## Task statement
Only one stretch of the data below is wanted: the lines starting at the one with "Settings: PLACE_DENSITY removed (was 0.9)." and ending at the one with "set clk [get_ports", both included, given again exactly.

## Collected data
________________________

Background: an optimization exercise with open tools, aiming at small area. Do not read the settings as production practice. In this exercise RTL edits were held to simulation tests only and were not proved equivalent to the original. Power is estimated from default activity; no workload was simulated.

## rev 12
// rs_alu
module rs_alu #(
    parameter int RS_SIZE = 4
) (
    input  logic                                in_clk,
    input  logic                                in_rst,
    input  logic                                in_flush,
    input  logic                                in_dispatch_valid,
    input  rs_alu_pkg::fu_op_t                  in_dispatch_fu_op,
    input  logic [rs_alu_pkg::GPR_SIZE-1:0]     in_dispatch_val_a,
    input  logic [rs_alu_pkg::GPR_SIZE-1:0]     in_dispatch_val_b,
    input  logic                                in_dispatch_a_ready,
    input  logic                                in_dispatch_b_ready,
    input  logic [rs_alu_pkg::ROB_IDX_SIZE-1:0] in_dispatch_a_rob_index,
    input  logic [rs_alu_pkg::ROB_IDX_SIZE-1:0] in_dispatch_b_rob_index,
    input  logic [rs_alu_pkg::ROB_IDX_SIZE-1:0] in_dispatch_dst_rob_index,
    input  logic                                in_dispatch_set_nzcv,
    input  rs_alu_pkg::nzcv_t                   in_dispatch_nzcv,
    input  logic                                in_dispatch_nzcv_ready,
    input  logic [rs_alu_pkg::ROB_IDX_SIZE-1:0] in_dispatch_nzcv_rob_index,
    output logic                                out_dispatch_ready,
    input  logic                                in_fu_done,
    input  logic [rs_alu_pkg::ROB_IDX_SIZE-1:0] in_fu_dst_rob_index,
    input  logic [rs_alu_pkg::GPR_SIZE-1:0]     in_fu_value,
    input  logic                                in_fu_set_nzcv,
    input  rs_alu_pkg::nzcv_t                   in_fu_nzcv,
    input  logic                                in_fu_alu_ready,
    output logic                                out_fu_alu_start,
    output rs_alu_pkg::fu_op_t                  out_fu_alu_fu_op,
    output logic [rs_alu_pkg::GPR_SIZE-1:0]     out_fu_alu_val_a,
    output logic [rs_alu_pkg::GPR_SIZE-1:0]     out_fu_alu_val_b,
    output logic [rs_alu_pkg::ROB_IDX_SIZE-1:0] out_fu_alu_dst_rob_index,
    output logic                                out_fu_alu_set_nzcv,
    output rs_alu_pkg::nzcv_t                   out_fu_alu_nzcv
);
    localparam int N  = RS_SIZE;
    localparam int TW = rs_alu_pkg::ROB_IDX_SIZE;
    localparam int GW = rs_alu_pkg::GPR_SIZE;
    logic                 kill;
    logic [N-1:0]         v;        
    logic [N-1:0]         rdy;      
    logic [N-1:0]         pick;     
    logic [N-1:0]         disp;     
  ...
For scale: ~600 flip-flops, roughly 380 I/O pins.
clock: 5.0 ns
lec_check: 0
cap_margin: 20
core_margin: 2
core_utilization: 40
place_density: 0.9
slew_margin: 20
standard.sh (not shown) runs the stock make flow with config.mk's settings and CLKGATE_MAP_FILE= SYNTH_SCRIPT=/design/flow/synth_recipe.tcl, a recipe that flattens the netlist after the stock synthesis.
==> flow/flow/run.sh <==
#!/bin/bash
# Standard ORFS layout, with three changes:
#  - synthesis maps logic with an area-oriented ABC script (flow/area.abc);
#    everything else in synthesis is the standard flow's own script, unchanged;
#  - ports are buffered with the smallest buffer;
#  - a lighter clock tree (no dummy loads, smaller buffers).
set -e
W=$PWD
cat > $W/area_synth.tcl <<EOT
proc abc {args} {
  set i [lsearch -exact \$args -script]
  if {\$i >= 0} { set args [lreplace \$args \$i [expr {\$i + 1}] -script $W/flow/area.abc] }
  yosys abc {*}\$args
}
source $W/synth_recipe.tcl
EOT
export BUFFER_PORTS_ARGS="-buffer_cell sky130_fd_sc_hd__buf_1"
export CTS_ARGS="-sink_clustering_enable -repair_clock_nets -dont_use_dummy_load -buf_list {sky130_fd_sc_hd__clkbuf_4 sky130_fd_sc_hd__clkbuf_8} -sink_clustering_size 16 -sink_clustering_max_diameter 80"
bash standard.sh SYNTH_SCRIPT=$W/area_synth.tcl finish > standard.log 2>&1
==> flow/flow/area.abc <==
strash
dch
amap
topo
Edits applied to the flow inputs when going from rev 12 to rev 13:
Settings: PLACE_DENSITY removed (was 0.9).
==> comparison <==
[compare] base=rev 12 new=rev 13: met3 track demand over resource in global routing down 1.4 points; non-clock buffer count up 17; critical path depth down 4; portion of the layout cell area used by clock cells flat; diode insertion count for antenna repair down 6. Summary of rev 13 over rev 12: first-pass detailed-route iteration total shrank by 1; clock distribution power held steady. There was hardly any difference in final cell count between rev 13 and rev 12. Taking rev 12 as the reference point, the met2 wire length of rev 13 rises by 13%. Rev 13 ended up with a higher total power draw than rev 12 did. The critical path start-end classification comes out primary input to register in one run and register to primary output in the other, namely in rev 12 and rev 13 respectively.

## separate check: timing with driven ports
No port has a modelled driver above. Below, the same layouts with a new extraction and two added sets of constraints.
Step 1 (the two cells are an assumption about what drives the block):
set clk [get_ports {in_clk}]
set_driving_cell -lib_cell sky130_fd_sc_hd__clkbuf_16 $clk
set_driving_cell -lib_cell sky130_fd_sc_hd__buf_2 [delete_from_list [all_inputs] $clk]
Step 2 times the ports against the registers' clock, not the clock port: input delays grow and output delays shrink by t, the midpoint of the rising clock arrivals with the driver on.
Three values: no drivers, after step 1, after step 2; two values: the first two.
| run | t (ns) | setup WS [ns] | worst hold slack (ns) | slew at the worst register clock pin (ns) | worst data-port slew with drivers (ns) |
|---|---|---|---|---|---|
| rev 12 | 0.677 | 0.912 / 0.947 / 0.270 | 0.440 / 0.440 / 0.440 | 0.12 / 0.12 | 0.11 |
| rev 13 | 0.714 | 0.720 / 0.660 / 0.904 | 0.435 / 0.435 / 0.435 | 0.11 / 0.11 | 0.12 |
After both steps every run listed still meets setup and hold. For rev 12, which loses most, drivers alone change the setup slack by +0.035 ns; drivers and shift together by -0.642 ns.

________________________

## Reply to the exercise
Settings: PLACE_DENSITY removed (was 0.9).
==> comparison <==
[compare] base=rev 12 new=rev 13: met3 track demand over resource in global routing down 1.4 points; non-clock buffer count up 17; critical path depth down 4; portion of the layout cell area used by clock cells flat; diode insertion count for antenna repair down 6. Summary of rev 13 over rev 12: first-pass detailed-route iteration total shrank by 1; clock distribution power held steady. There was hardly any difference in final cell count between rev 13 and rev 12. Taking rev 12 as the reference point, the met2 wire length of rev 13 rises by 13%. Rev 13 ended up with a higher total power draw than rev 12 did. The critical path start-end classification comes out primary input to register in one run and register to primary output in the other, namely in rev 12 and rev 13 respectively.

## separate check: timing with driven ports
No port has a modelled driver above. Below, the same layouts with a new extraction and two added sets of constraints.
Step 1 (the two cells are an assumption about what drives the block):
set clk [get_ports {in_clk}]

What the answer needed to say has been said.